This Year’s Tomatoes

I’m taking a chance this year and not growing my usual Ferline F1 tomato. My allotment site is very susceptible to blight, and I’ve previously favoured a crop of anything, however ordinary it tastes over a crop of nothing even if the label’s fancy.

Thing is, that though Ferline is excellent for blight resistance and crops heavily with large, blemish-free fruits, it just doesn’t taste that good.

So this year, I’m going to take every blight-precaution I can think of, and try a few others, to see if I can get a crop that tastes decent. I appear to have grown nine different varieties. One of them has to taste delicious, surely?

I am trialling one blight-resistant tomato, Crimson Crush, recommended by James Wong, who reckons it has a great taste and the only reason he didn’t include it in Grow For Flavour was because he hadn’t finished trialling it when it went to press. We’ll see. I’ve been sent three grafted plants and I have high hopes. Perhaps too high…

I’m also trying Sweet & Neat, a teeny, compact bush that looks as though it will end up the size of a pot plant. It had better be good – you only get four seeds in a pack.

Staying with window-box, trailing cherry toms, I’m going for Tumbling Tom, both Red and Yellow. It’s a bit of a stalwart but I’ve never grown it before. I’m planning to put it in hanging baskets and window boxes, on the high sides of the raised beds. There are advantages to being on a steep hill…

I wanted a beefsteak and Red Bodyguard came free on the front of Grow Your Own magazine, so I thought I’d give it a try. It’s supposed to have some blight resistance, and be ‘tasty’ but they all claim that. We’ll see.

Red Pear is another front-of-a-magazine job. It’s an heirloom cherry, pear-shaped (naturally) and supposedly plentiful.
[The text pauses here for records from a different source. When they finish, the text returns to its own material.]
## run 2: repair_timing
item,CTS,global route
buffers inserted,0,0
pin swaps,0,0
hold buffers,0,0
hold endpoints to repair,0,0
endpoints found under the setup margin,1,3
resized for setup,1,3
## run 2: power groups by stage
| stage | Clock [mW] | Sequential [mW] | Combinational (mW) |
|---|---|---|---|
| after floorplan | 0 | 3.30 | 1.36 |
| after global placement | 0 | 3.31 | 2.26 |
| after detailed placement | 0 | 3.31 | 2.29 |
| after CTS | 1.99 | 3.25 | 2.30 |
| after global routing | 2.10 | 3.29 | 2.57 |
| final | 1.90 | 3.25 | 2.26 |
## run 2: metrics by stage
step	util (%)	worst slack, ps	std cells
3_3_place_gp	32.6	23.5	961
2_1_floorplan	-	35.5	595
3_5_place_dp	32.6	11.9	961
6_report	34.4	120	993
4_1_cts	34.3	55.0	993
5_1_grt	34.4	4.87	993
### config.mk
export PLATFORM = sky130hd
export DESIGN_NAME = pipelined_cla_addsub
export DESIGN_NICKNAME = d
export VERILOG_FILES = /design/src/rtl/pipelined_cla_addsub.sv
export SDC_FILE = /design/constraint.sdc
export NUM_CORES = 1
export LEC_CHECK = 0
export BUFFER_PORTS_ARGS = -buffer_cell sky130_fd_sc_hd__buf_2
export CAP_MARGIN = 20
export CORE_MARGIN = 2
export CORE_UTILIZATION = 47
export DETAILED_ROUTE_END_ITERATION = 16
export HOLD_SLACK_MARGIN = 0.05
export MAX_ROUTING_LAYER = met4
export PLACE_DENSITY = 0.72
export SYNTH_ARGS = -nofsm -noshare
export SYNTH_HDL_FRONTEND = slang
export SYNTH_SLANG_ARGS = --single-unit
### constraint.sdc
create_clock -name clk -period 1.4 [get_ports clk]
set_input_delay 0.35 -clock clk [delete_from_list [all_inputs] [get_ports clk]]
set_output_delay 0.35 -clock clk [all_outputs]
set_load 0.01 [all_outputs]
### src/rtl/pipelined_cla_addsub.sv
// Pipelined carry-lookahead adder/subtractor. Each stage resolves one GROUP-bit
// lookahead group, and the inter-group carry is registered between stages.
module pipelined_cla_addsub #(
  parameter int WIDTH = 8,
  parameter int GROUP = 4
) (
  input  logic             clk,
  input  logic             rst,
  input  logic             in_valid,
  output logic             in_ready,
  input  logic [WIDTH-1:0] a,
  input  logic [WIDTH-1:0] b,
  input  logic             sub,
  output logic             out_valid,
  input  logic             out_ready,
  output logic [WIDTH-1:0] s,
  output logic             cout,
  output logic             ovr,
  output logic             zero,
  output logic             neg
);
  localparam int STAGES = WIDTH / GROUP;

  logic advance;

  // Lookahead carry into bit n of a group: G[n-1] | P[n-1]G[n-2] | ... | P[n-1:0]cin.
  function automatic logic carry_into(input logic [GROUP-1:0] p, input logic [GROUP-1:0] g,
                                      input logic cin, input int n);
    logic acc;
    logic pp;
    acc = 1'b0;
    pp  = 1'b1;
    for (int j = n - 1; j >= 0; j--) begin
      acc = acc | (pp & g[j]);
      pp  = pp & p[j];
    end
    return acc | (pp & cin);
  endfunction

  // A beat entering stage k is packed as {b_eff unresolved, a unresolved, sum resolved}.
  // Resolving a group swaps its a bits for sum bits and drops its b bits, so the beat
  // shrinks by GROUP bits per stage and is exactly the result after the last stage.
  genvar k;
  for (k = 0; k < STAGES; k++) begin : g_stage
    localparam int IW = 2 * WIDTH - k * GROUP;
    localparam int OW = IW - GROUP;
    localparam int LO = k * GROUP;

    logic [IW-1:0]    beat_in;
    logic             v_in;
    logic             c_in;
    logic [GROUP-1:0] p;
    logic [GROUP-1:0] g;
    logic [GROUP-1:0] c;
    logic [GROUP-1:0] grp_sum;
    logic             pout;
    logic             gout;
    logic             c_out;
    logic [OW-1:0]    nxt;
    logic             valid_q;
    logic             carry_q;
    logic [OW-1:0]    beat_q;

    if (k == 0) begin : g_src
      assign beat_in = {b ^ {WIDTH{sub}}, a};
      assign v_in    = in_valid;
      assign c_in    = sub;
    end else begin : g_src
      assign beat_in = g_stage[k-1].beat_q;
      assign v_in    = g_stage[k-1].valid_q;
      assign c_in    = g_stage[k-1].carry_q;
    end

    // NOTE: every variable gets a default at the top of always_comb so no path can infer a latch.
    always_comb begin
      p = beat_in[LO +: GROUP] ^ beat_in[WIDTH +: GROUP];
      g = beat_in[LO +: GROUP] & beat_in[WIDTH +: GROUP];
      c = '0;
      for (int i = 0; i < GROUP; i++) c[i] = carry_into(p, g, c_in, i);
      grp_sum = p ^ c;
      pout    = &p;
      gout    = carry_into(p, g, 1'b0, GROUP);
      c_out   = gout | (pout & c_in);
      nxt     = '0;
      for (int i = 0; i < WIDTH; i++)
        nxt[i] = (i >= LO && i < LO + GROUP) ? grp_sum[i-LO] : beat_in[i];
      for (int i = WIDTH; i < OW; i++) nxt[i] = beat_in[i+GROUP];
    end

    // NOTE: sequential state uses non-blocking assignments so all stages shift on the same edge;
    // the asynchronous reset clears valids, carries and data without waiting for clk.
    always_ff @(posedge clk or posedge rst) begin
      if (rst) begin
        valid_q <= 1'b0;
        carry_q <= 1'b0;
        beat_q  <= '0;
      end else if (advance) begin
        valid_q <= v_in;
        if (v_in) begin
          beat_q  <= nxt;
          carry_q <= c_out;
        end
      end
    end

    if (k == STAGES - 1) begin : g_flags
      logic ovr_q;
      logic zero_q;
      logic neg_q;

      always_ff @(posedge clk or posedge rst) begin
        if (rst) begin
          ovr_q  <= 1'b0;
          zero_q <= 1'b0;
          neg_q  <= 1'b0;
        end else if (advance && v_in) begin
          ovr_q  <= c_out ^ c[GROUP-1];
          zero_q <= (nxt == '0);
          neg_q  <= nxt[OW-1];
        end
      end
    end
  end

  // One global stall: the whole pipeline moves only when the output slot can drain.
  assign out_valid = g_stage[STAGES-1].valid_q;
  assign advance   = !out_valid || out_ready;
  assign in_ready  = advance;
  assign s         = g_stage[STAGES-1].beat_q;
  assign cout      = g_stage[STAGES-1].carry_q;
  assign ovr       = g_stage[STAGES-1].g_flags.ovr_q;
  assign zero      = g_stage[STAGES-1].g_flags.zero_q;
  assign neg       = g_stage[STAGES-1].g_flags.neg_q;

endmodule

==> results.py, run 1 <==
metrics = {
    "status": {
        "status": "finished, violations left",
        "failed_checks": "setup timing",
    },
    "yosys": {
        "seq_area_frac_synth_pct": 47.1,
        "syn_avg_cell_area_sq_um": 11.0,
        "synth_common_cells": "dfrtp_1, nand2_1, o21ai_0",
        "synth_warnings": 0,
        "netlist_instances": 126,
        "synth_top_area_share_pct": 47.1,
        "ys_top_cells_by_area": "dfrtp_1, ha_1, mux2_2",
        "synth_fp_nets": 156,
        "synth_most_common_cell": "dfrtp_1",
        "synth_flop_cell": "dfrtp_1",
        "syn_area_sq_um": 1380,
        "synth_cell_types": 33,
        "synth-seq-cells": 26,
        "yosys.area.top_type": "dfrtp_1",
        "async_reset_ff_share_pct": 100,
        "synth_edf_count": 0,
    },
    "layout": {
        "areaGrowthSynthToFinish_pct": 34.2,
        "drive_above_1_share_pct": 46.4,
        "nets": 212,
        "diodes": 0,
        "stdcell_count": 212,
        "finalInstanceArea_sq_um": 1860,
        "final_util_pct": 66.7,
    },
    "routing": {
        "drt_iter0_markers": 11,
        "viasPerCell": 5.01,
        "drt-pass1-iter-count": 4,
        "detail-route-antenna-nets": 0,
        "drc_errors": 0,
        "vias": 1063,
        "wl_per_cell_um": 12.8,
        "wirelength_um": 2710,
    },
    "power_and_ir_drop": {
        "p_per_area_nw_per_um2": 1520,
        "p_total_w": 0.00283,
        "irDropWorstVdd_v": 0.00128,
        "static-leakage-power_nw": 0.898,
    },
    "clocking": {
        "cts_made_buffers": 3,
        "path_clk_slew_ns": 0.14,
        "clk_latency_ns": 0.32,
        "root_buffer": "clkbuf_4",
        "cts_tree": "done",
        "clock_path_buffers": 2,
        "clock-sinks": 26,
        "h-tree-depth": 1,
    },
    "grt": {
        "grt_pass1_wl_um": 4570,
        "grt_max_degree": 16,
        "grt_pass1_vias": 1065,
        "grt-ovfl-total": 0,
        "antenna_found_initial": 0,
        "grt.total_usage_pct": 18.4,
    },
    "worst_setup_path": {
        "required_ns": 1.62,
        "start_kind": "flip-flop",
        "worst_ep_arrival_time_ns": 1.72,
        "cp-end-kind": "flip-flop",
        "crit_path_max_fanout": 4,
        "critPathKind": "reg -> reg",
    },
    "sta": {
        "rsz0062_at_grt": "yes",
        "worst_pin_slew_ns": 0.454,
        "setup_ws_ns": -0.0956,
        "finClkSkew_ns": 0.00548,
        "finalMaxSlewViolations": 0,
        "fmax_mhz": 669,
        "timing.slew.headroom_pct": 69.5,
        "period_needed_ns": 1.50,
        "setup_viol": 4,
        "post-route-period-util_pct": 107,
        "finalHoldViolCount": 0,
    },
    "floorplan": {
        "io_pins": 35,
        "num_rows": 19,
        "die-height_um": 58.2,
        "coreArea_sq_um": 2780,
        "start_util_pct": 49.7,
        "die_w_um": 58.2,
        "dieArea_sq_um": 3390,
    },
    "place": {
        "dpl_worst_slack_ns": -0.290,
        "gp_congestion": 0.756,
        "dp_hpwl_um": 2160,
        "portBuffers": 34,
        "dpl-instance-area_sq_um": 1710,
        "dp.cells": 202,
    },
    "job": {
        "maxCapViolations": 0,
    },
    "worst_hold_path": {
        "hp-class": "in -> reg",
    },
}
-- worst max-delay path: stages (launching register included) --
cell	delay, ns
dfrtp_1	0.43
ha_4	0.28
a21oi_4	0.18
a21oi_4	0.09
o21a_1	0.20
o31a_1	0.24
-- logic make-up after synthesis --
logic type	Yosys count	synth area share, %
buffers and inverters	11	4.25
adder cells (fa/ha/maj)	9	8.69
AND/OR/NAND/NOR	27	9.77
XOR/XNOR	15	9.50
flip-flops	26	47.1
AO/OA/AOI/OAI	29	13.5
multiplexers	9	7.24
-- stage by stage --
step / hold slack, ns / TNS (ns)
after floorplan: 0.390 / -0.531
after global placement: 0.346 / -0.868
after detailed placement: 0.348 / -1.20
after CTS: 0.246 / -0.249
after global routing: 0.244 / -0.563
final: 0.259 / -0.251
-- worst paths after layout --
check | slack, ns | cells after the start | from | endpoint
min | 0.26 | 2 | a[4] | g_stage[0].beat_q[4]
min in group asynchronous | 0.53 | 3 | rst | g_stage[0].beat_q[7]
max in group asynchronous | 0.40 | 4 | rst | g_stage[0].beat_q[4]
min reg2reg | 0.49 | 2 | s[4] | s[4]
max reg2reg | -0.1 | 5 | g_stage[0].beat_q[5] | cout
max | -0.1 | 5 | g_stage[0].beat_q[5] | cout
-- sequential cells by signal, indices dropped and copies added (netlist names) --
signal,count
s,7
zero,1
g_stage.beat_q,12
out_valid,1
ovr,1
neg,1
g_stage.carry_q,1
g_stage.valid_q,1
cout,1
-- area by class of cell --
class	instances	area (sq um)
Clock buffer	3	22.5
Clock inverter	1	30.0
Fill cell	224	926
Inverter	6	22.5
Multi-Input combinational cell	89	753
Sequential cell	26	651
Tap cell	31	38.8
Timing Repair Buffer	56	338
-- per-layer routing --
metal / up-vias / GRT usage, % / wire length [um]
met2: 26 / 33.9 / 1460
met1: 492 / 19.7 / 1130
li1: 543 / - / -
met4: 0 / 7.97 / 27
met5: - / - / 0
met3: 2 / 2.01 / 92
-- timing repair --
item,CTS,global route
hold endpoints to repair,8,0
gates resized for setup,6,5
endpoints found under the setup margin,4,6
buffers inserted,3,2
hold buffers,1,0
pin swaps,9,2
-- power by group --
group / switching (W) / internal, W / total [W]
combinational: 0.000582 / 0.000637 / 0.00122
sequential: 0.000129 / 0.000973 / 0.00110
clock: 0.000217 / 0.000290 / 0.000506
total: 0.000928 / 0.00190 / 0.00283
-- layout by cell type (no fill, tap or decap), drive strengths merged, types with 2 or more instances in the layout --
cell type  synthesis  layout
nand2             16      16
o31ai              2       2
o21ai             12      12
ha                 8       8
nor2               2       2
a21oi              6       6
dfrtp             26      26
nand2b             3       3
nand3              2       2
o31a               2       2
clkbuf             0       3
a211oi             2       2
o21a               2       2
inv                6       6
buf                5      55
xor2               8       8
mux2               8       8
xnor2              7       7
(Power assumes the default switching activity.)
==> inputs of run 2 (changes only) <==
--- a/config.mk
+++ b/config.mk
@@ -7,12 +7,13 @@
 export LEC_CHECK = 0
 export BUFFER_PORTS_ARGS = -buffer_cell sky130_fd_sc_hd__buf_2
 export CAP_MARGIN = 20
+export CORE_ASPECT_RATIO = 1.2
 export CORE_MARGIN = 2
 export CORE_UTILIZATION = 47
 export DETAILED_ROUTE_END_ITERATION = 16
 export HOLD_SLACK_MARGIN = 0.05
 export MAX_ROUTING_LAYER = met4
-export PLACE_DENSITY = 0.72
+export PLACE_DENSITY = 0.73
 export SYNTH_ARGS = -nofsm -noshare
 export SYNTH_HDL_FRONTEND = slang
 export SYNTH_SLANG_ARGS = --single-unit
==> run 2 against run 1 <==
  * Cell area shrank 1.9%
  * Routed wire length is 0.89% higher
  * Largest power group unchanged
  * Flip-flop and latch count unchanged
  * Highest routed layer unchanged
  * Hold slack got worse by 0.21 ns
  * Worst setup slack worse by 0.041 ns
  * The run still ends with setup timing left
  * Clock skew grew 0.0091 ns
==> results.py, run 2 (synthesis gave the netlist of run 1 again) <==
metrics = {
    "floorplan": {
        "start_util_pct": 49.6,
        "coreArea_sq_um": 2790,
        "dieArea_sq_um": 3390,
        "die_w_um": 53.5,
        "num_rows": 21,
        "die-height_um": 63.4,
        "io_pins": 35,
    },
    "sta": {
        "finalHoldViolCount": 0,
        "setup_viol": 6,
        "tns_ns": -0.470,
        "setup_ws_ns": -0.136,
        "timing.slew.headroom_pct": 68.8,
        "fmax_mhz": 651,
        "worst_pin_slew_ns": 0.464,
        "finalMaxSlewViolations": 0,
        "finClkSkew_ns": 0.0145,
        "period_needed_ns": 1.54,
        "rsz0062_at_grt": "yes",
        "post-route-period-util_pct": 110,
    },
    "place": {
        "dpl_worst_slack_ns": -0.271,
        "portBuffers": 34,
        "gp_congestion": 0.735,
        "dpl-instance-area_sq_um": 1710,
        "dp_hpwl_um": 2100,
    },
    "power_and_ir_drop": {
        "static-leakage-power_nw": 0.882,
        "irDropWorstVdd_v": 0.000661,
        "p_per_area_nw_per_um2": 1500,
    },
    "routing": {
        "drt_iter0_markers": 11,
        "wirelength_um": 2730,
        "drc_errors": 0,
        "vias": 1068,
        "wl_per_cell_um": 13.0,
        "detail-route-antenna-nets": 0,
        "viasPerCell": 5.09,
        "drt-pass1-iter-count": 4,
    },
    "job": {
        "maxCapViolations": 0,
    },
    "grt": {
        "grt.total_usage_pct": 19.1,
        "antenna_found_initial": 0,
        "grt_pass1_wl_um": 4640,
        "grt_max_degree": 27,
        "grt-ovfl-total": 0,
        "grt_pass1_vias": 1120,
    },
    "worst_setup_path": {
        "reg2reg_slack_ns": -0.14,
        "required_ns": 1.60,
        "critPathKind": "reg -> reg",
        "setup.worst_path.end": "cout",
        "crit_path_max_fanout": 4,
        "r2r_cells": 5,
        "r2r_start": "g_stage[0].beat_q[5]",
        "start_kind": "flip-flop",
        "worst_ep_arrival_time_ns": 1.74,
        "cp-end-kind": "flip-flop",
        "worstReg2RegEnd": "cout",
        "critPathLaunch": "g_stage[0].beat_q[5]",
    },
    "layout": {
        "drive_above_1_share_pct": 47.2,
        "regMostFlops": "g_stage.beat_q",
        "diodes": 0,
        "final_util_pct": 65.4,
        "final_cell_mix": "buf_2, dfrtp_1, buf_4, nand2_1, mux2_2",
        "largest_reg_flops": 12,
        "layout_commonest_cell": "buf_2",
        "nets": 208,
        "finalInstanceArea_sq_um": 1820,
        "areaGrowthSynthToFinish_pct": 31.7,
    },
    "clocking": {
        "cts_made_buffers": 3,
        "cts_tree": "done",
        "clk_latency_ns": 0.32,
        "root_buffer": "clkbuf_4",
        "h-tree-depth": 1,
        "clock-sinks": 26,
        "clock_path_buffers": 2,
        "path_clk_slew_ns": 0.13,
    },
    "status": {
        "status": "finished, violations left",
        "failed_checks": "setup timing",
    },
    "worst_hold_path": {
        "hp-class": "in -> async",
    },
}
[run 2: worst min-delay path by stage]
stage,slack [ns],end,cells after the start,start
2_1_floorplan,0.39,cout,1,rst
3_3_place_gp,0.41,g_stage[0].valid_q,3,rst
3_5_place_dp,0.42,ovr,3,rst
4_1_cts,0.06,g_stage[0].beat_q[6],3,rst
5_1_grt,0.07,neg,3,rst
6_report,0.05,g_stage[0].beat_q[6],3,rst
[run 2: routing by layer]
layer | track usage [%] | wire, um | share of wire [%] | vias up
met4 | 10.3 | 102 | 3.7 | 0
met1 | 19.0 | 950 | 35 | 499
met2 | 34.4 | 1570 | 58 | 31
li1 | - | - | - | 530
met3 | 2.37 | 106 | 3.9 | 8
met5 | - | 0 | 0 | -
[run 2: final cells by class]
type | instances | area, sq um
fill | 254 | 965
tap | 34 | 42.5
sequential | 26 | 651
timing repair buffer | 52 | 322
clock buffer | 3 | 22.5
inverter | 6 | 22.5
multi-input combinational | 89 | 761
[run 2: power by group]
part           switching (W)  internal [W]  total (W)
clock               0.000202      0.000101   0.000303
combinational       0.000633      0.000690    0.00132
sequential          0.000126      0.000973    0.00110
total               0.000961       0.00176    0.00272
[run 2: critical path, stage by stage (launching register included)]
cell     delay (ns)
dfrtp_1        0.43
ha_4           0.28
a21oi_4        0.18
a21oi_4        0.09
o21a_1         0.19
o31a_1         0.24
[run 2: per-stage QoR]
stage | power (W) | hold WS [ns] | cells
6_report | 0.00272 | 0.0530 | 210
5_1_grt | 0.00296 | 0.0722 | 210
4_1_cts | 0.00260 | 0.0564 | 208
3_5_place_dp | 0.00224 | 0.420 | 203
3_3_place_gp | 0.00219 | 0.413 | 203
2_1_floorplan | 0.00185 | 0.390 | 126
[run 2: repair_timing]
action,4_1_cts,5_1_grt
pin swaps,8,4
resized for setup,3,12
setup buffers,2,2
setup endpoints to repair,4,7
hold buffers,0,0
Sweet Million is an F1 that’s supposed to crop over a long period, and have, as the name suggest, a lot of babies.

I like sun-dried tomatoes, so I was intrigued to find Principe Borghese. You can eat the cherries from this determinate bush as vine-ripened or pull up the whole plant when the cherries are ripe, hang it upside down and enjoy air-dried (we don’t dare hope for enough sun for the real thing…) tomatoes in the autumn.

I’m also trialling the Top Secret Variety TomTato®

Finally, Gardener’s Delight. If I can bring it to term, this will, at least, be a tomato I can rely on, even if the others don’t turn out to be that interesting.

This seems like a lot of tomatoes. It is. I have vastly overgrown seedlings (they all took very well) but I can give the spares away and you can never have too many tomatoes. They cook down into so many soups, sauces, dishes – it’s impossible to have a glut.